Utah included an enormous amount of territory (Nevada, today, is the 7th largest state); this made Utah a prime candidate for division, but there were other factors that played into this.
The first was the fact that the Church of Latter-day Saint (the Mormons) were making noises in the 1850s about wanting to have their own sovereign nation - the State of Deseret. The calls for secession (never a winner with the federal government!) combined with the Mountain Meadows Massacre, culminating on September 11, 1857 in the murder of at least 120 emigrants from Arkansas, This act of domestic terrorism demonstrated to many in Washington, D.C. that the Mormons were not to be rewarded with anything but a short leash.
On top of that, LDS endorsement of polygamy ran counter to public opinion, again making the Mormons an easy target for federal retribution.
In response to these issues and events, federal troops made a move to invade Salt Lake City in 1857 to bring the wayward territory into line. Brigham Young, church leader and governor of Utah Territory, called home the faithful to fight the federal intrusion, resulting in the Mormon retreat from the western Great Basin. The promised insurrection fizzled, but it left what is now Nevada devoid of most of its Mormons, leaving the "gentiles" in the majority of a province that was a long way away from Salt Lake City (which was now under federal command).

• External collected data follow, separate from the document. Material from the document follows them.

$ cat src/hw/icache_defines.svh
`ifndef ICACHE_DEFINES_SVH
`define ICACHE_DEFINES_SVH

//////////////////////////////////////////////////
// Instruction cache geometry
//////////////////////////////////////////////////

// Fetch byte address width
`define ICACHE_ADDR_W 32

// Sets in each of the two ways
`define ICACHE_SETS 16

// 32-bit words per cache line
`define ICACHE_WORDS_PER_LINE 4

// Fully associative victim slots
`define ICACHE_VICTIM_ENTRIES 4

`endif

$ cat src/hw/icache_pkg.sv
`default_nettype none

`include "icache_defines.svh"

package icache_pkg;

    // Address split into tag, index and byte offset
    localparam int offset_w = $clog2(`ICACHE_WORDS_PER_LINE * 4);
    localparam int index_w = $clog2(`ICACHE_SETS);
    localparam int tag_w = `ICACHE_ADDR_W - index_w - offset_w;
    localparam int block_addr_w = tag_w + index_w;

    // Way or slot number; the value ICACHE_VICTIM_ENTRIES means insert
    localparam int slot_w = $clog2(`ICACHE_VICTIM_ENTRIES + 1);

    typedef logic [31:0] word_t;
    typedef word_t [`ICACHE_WORDS_PER_LINE-1:0] line_t;
    typedef logic [block_addr_w-1:0] block_addr_t;
    typedef logic [slot_w-1:0] slot_t;

    typedef struct packed {
        logic valid;
        logic [`ICACHE_ADDR_W-1:0] addr;
    } fetch_req_t;

    typedef struct packed {
        logic valid;
        word_t data;
    } fetch_rsp_t;

    typedef struct packed {
        logic valid;
        block_addr_t addr;
    } l2_req_t;

    typedef struct packed {
        logic valid;
        line_t data;
    } l2_rsp_t;

    typedef struct packed {
        logic hit;
        slot_t way;
        line_t line;
    } lookup_t;

    typedef struct packed {
        logic wr;
        slot_t way;
        block_addr_t addr;
        line_t line;
    } fill_t;

endpackage

`default_nettype wire

$ cat src/hw/icache_way_array.sv
`timescale 1ns/10ps
`default_nettype none

`include "icache_defines.svh"

module icache_way_array
    import icache_pkg::*;
(
    input  wire logic                CLK,
    input  wire logic                rst,
    input  wire logic [index_w-1:0]  index,
    input  wire logic [tag_w-1:0]    tag,
    input  wire fill_t               fill,
    input  wire logic                lru_wr,
    input  wire logic                lru_value,
    output lookup_t                  lookup,
    output logic [1:0]               way_valid,
    output logic                     lru_way,
    // Stored contents of the indexed set, for eviction
    output logic [1:0][tag_w-1:0]    set_tags,
    output line_t [1:0]              set_lines
);

    logic [tag_w-1:0] tag_mem [2][`ICACHE_SETS];
    line_t line_mem [2][`ICACHE_SETS];
    logic [1:0][`ICACHE_SETS-1:0] valid_q;
    logic [`ICACHE_SETS-1:0] lru_q;

    logic [1:0] hit;
    logic [index_w-1:0] fill_index;
    logic [tag_w-1:0] fill_tag;
    logic fill_way;

    //////////////////////////////////////////////////
    // Lookup
    //////////////////////////////////////////////////

    always_comb
    begin
        for (int w = 0; w < 2; w++)
        begin
            set_tags[w] = tag_mem[w][index];
            set_lines[w] = line_mem[w][index];
            way_valid[w] = valid_q[w][index];
            hit[w] = way_valid[w] && (set_tags[w] == tag);
        end
    end

    assign lru_way = lru_q[index];

    always_comb
    begin
        lookup.hit = |hit;
        lookup.way = slot_t'(hit[1]);
        lookup.line = hit[1] ? set_lines[1] : set_lines[0];
    end

    //////////////////////////////////////////////////
    // Fill and LRU update
    //////////////////////////////////////////////////

    assign fill_index = fill.addr[index_w-1:0];
    assign fill_tag = fill.addr[block_addr_w-1:index_w];
    assign fill_way = fill.way[0];

    always_ff @(posedge CLK)
    begin
        if (rst)
        begin
            valid_q <= '0;
            lru_q <= '0;
        end
        else
        begin
            if (fill.wr)
                valid_q[fill_way][fill_index] <= 1'b1;
            if (lru_wr)
                lru_q[index] <= lru_value;
        end
    end

    always_ff @(posedge CLK)
    begin
        if (fill.wr)
        begin
            tag_mem[fill_way][fill_index] <= fill_tag;
            line_mem[fill_way][fill_index] <= fill.line;
        end
    end

    // A block lives in one way only, so the swap and refill paths must agree
    assert property (@(posedge CLK) disable iff (rst) !(&hit))
        else $error("icache_way_array: lookup hit both ways of set %0d", index);

endmodule

`default_nettype wire

$ cat config.mk
export PLATFORM = sky130hd
export DESIGN_NAME = icache_way_array
export DESIGN_NICKNAME = d
export VERILOG_FILES = /design/src/hw/icache_pkg.sv /design/src/hw/icache_way_array.sv
export VERILOG_INCLUDE_DIRS = /design/src /design/src/hw
export SDC_FILE = /design/constraint.sdc
export NUM_CORES = 2
export LEC_CHECK = 0
export BUFFER_PORTS_ARGS = -buffer_cell sky130_fd_sc_hd__buf_2
export CORE_ASPECT_RATIO = 0.75
export CORE_UTILIZATION = 27
export CTS_BUF_LIST = sky130_fd_sc_hd__clkbuf_16
export CTS_CLUSTER_SIZE = 30
export DETAILED_ROUTE_END_ITERATION = 10
export PLACE_DENSITY_LB_ADDON = 0.05
export SLEW_MARGIN = 25
export SYNTH_ARGS = -nofsm -noshare
export SYNTH_HDL_FRONTEND = slang
export SYNTH_MEMORY_MAX_BITS = 65536
export SYNTH_SLANG_ARGS = --single-unit
$ cat constraint.sdc
create_clock -name CLK -period 16.27 [get_ports CLK]
set_clock_uncertainty 0.2 [all_clocks]
set_input_delay 0.8135 -clock CLK [delete_from_list [all_inputs] [get_ports CLK]]
set_output_delay 0.8135 -clock CLK [all_outputs]
set_load 0.1 [all_outputs]
==> reports/summary.txt <==
Fmax = 111 MHz
Placeable Area = 691000 µm²
Total track usage = 16.5%
Final Cycle Share = 55.5%
Clk root buf = clkbuf_16
Synth async-reset ratio = 0%
Outcome = finished clean
Pwr Density = 129 nW/µm²
Cell count after synthesis = 7427
Post-CTS Setup Bufs = 0
Reg-to-Reg End = lru_q[0]$_SDFFE_PP0P_
GRT overflow = 0
DRT antenna net count = 0
Distinct cells, synth = 60
Clk slew on worst S/H paths = 0.06 ns
I/O pin cnt = 631
Total Wirelength = 589000 µm
DRT iter0 DRCs = 6740
LEAKAGE = 69.6 nW
TritonCTS Buffers = 550
Buffer depth of the longest clock path = 4
Vias in the first global route = 91500
Port Buf Inserts = 626
Post-CTS sizing = 0
Top_reg_cell synth = edfxtp_1
Share of cells above drive strength 1 = 36.1%
Crit path from = index[1]
TritonCTS clock tree = built
Synthesized area = 188000 µm²
Slowest stage delay, CP = 0.87 ns
Die height = 724 µm
# rows = 264
Hold Path Class = in2reg
Most used cell, CP = buf_4
Sequential-to-total area share from yosys stat = 78.4%
Uppermost layer routed = met5
CTS Sinks = 4912
Startpoint types = input port
Avg Cell Area, Syn = 25.3 µm²
Via density = 4.71
Met3 WL = 22300 µm
Routed WL per cell = 32.3 µm
Req. time, crit path = 15.26 ns
Tmin final = 9.03 ns
First-pass GRT wire length = 799000 µm
Kind of critical path = in2out
Worst reg-to-reg path cell count = 2
# fillers = 65300
Die area = 698000 µm²
Worst IR Drop VDD = 0.110 mV
Worst R2R Start = lru_q[0]$_SDFFE_PP0P_
RSZ-0062 raised after global routing = false
Final HPWL DP = 325000 µm
Crit-path slowest cell = buf_4
Placer Congestion = 0.705
Type of element capturing the critical path = output pin
Max_cap viols = 0
Insertion delay to the later sink of the worst-skew pair = 1.03 ns
Cell area after layout = 221000 µm²
Via count = 85800
DR DRC count = 0
Slew Limit Fails = 0
Worst-Margin Slew = 1.10 ns
Setup TNS = 0 ns
Initial antenna violation count = 67
Die width = 964 µm
Number of flops mapped to enable cells by yosys = 4864
Crit path depth = 16
CP cell instances = buf_12 > buf_4 > buf_4 > buf_4 > mux4_2 > a22oi_1 > nand2_1 > xor2_1 > or2_2 > nor3b_1 > nand4_1 > buf_4 > buf_4 > buf_4 > mux2_4 > buf_2
Critical path buffer and inverter count = 8
DR pass1 iterations = 5
Final hold viol count = 0
Nets = 8800
Ys Warns = 0
Yosys reg bits = 4912
Largest net degree at the start of global routing = 126
Initial Util = 27.2%
Worst-path fanout max = 69
Metal1 wirelength = 269000 µm
Seq. cell area = 147000 µm²
Top Family by Delay on Critical Path = buffers and inverters
Rel. slew slack = 26.8%
H-tree levels = 6
Layout area overhead = 17.8%
Data arrival, critical path = 8.01 ns
Reg2reg setup slack = 15.39 ns
Multi-input gate area = 38900 µm²
Critical Path Sink = lookup[71]
Area post-placement = 203000 µm²
Final setup viols = 0
DR WL met2 = 288000 µm
Count of cells along the worst hold path = 1
## cells in the final DEF, fill, tap and decap left out, types with 84 or more instances in the layout
cell	n
mux4_2	1492
mux2i_1	84
inv_1	168
edfxtp_1	4864
mux2_4	120
buf_4	235
dlygate4sd3_1	132
nor2_1	95
clkinv_1	112
buf_2	621
clkbuf_16	559
## registers in the layout, summed over array words and instances (netlist names)
signal,count
lru_q,16
valid_q,32
tag_mem,768
line_mem,4096
## final cells by class
type | instances | area share (%)
diodes | 22 | 0.0249
well taps | 9177 | 5.19
inverters | 17 | 0.0323
multi-input cells | 2115 | 17.6
clock inverters | 409 | 1.29
clock buffers | 559 | 6.33
repair buffers | 1012 | 3.03
flip-flops and latches | 4912 | 66.5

Gentiles of the western Great Basin began petitioning Congress for the creation of Nevada territory almost immediately. With the gold and silver strikes in what would become the Comstock Mining District in 1859, Congress was presented with even more justification to adopt the creation of a Nevada territory: the LDS Church tended to discourage precious metal mining because it threatened to cause "rushes" which brought could bring in thousands of non-believers, swamping the Mormon communities. The perceived hostility of the Mormon Church against mining was yet another reason to create Nevada in March 1861 (one of the last acts of President Buchannan was to sign Nevada into existence). Because of explosive population growth, the success of the mining, and Lincoln's perceived need for more electoral votes from a pro-Union state, Nevada became a state in 1864.
Subsequent precious metal strikes along the Nevada-Utah border inspired Congress to take two large slices of land away from Utah, adding them to the young state of Nevada, creating the present boundary between the states.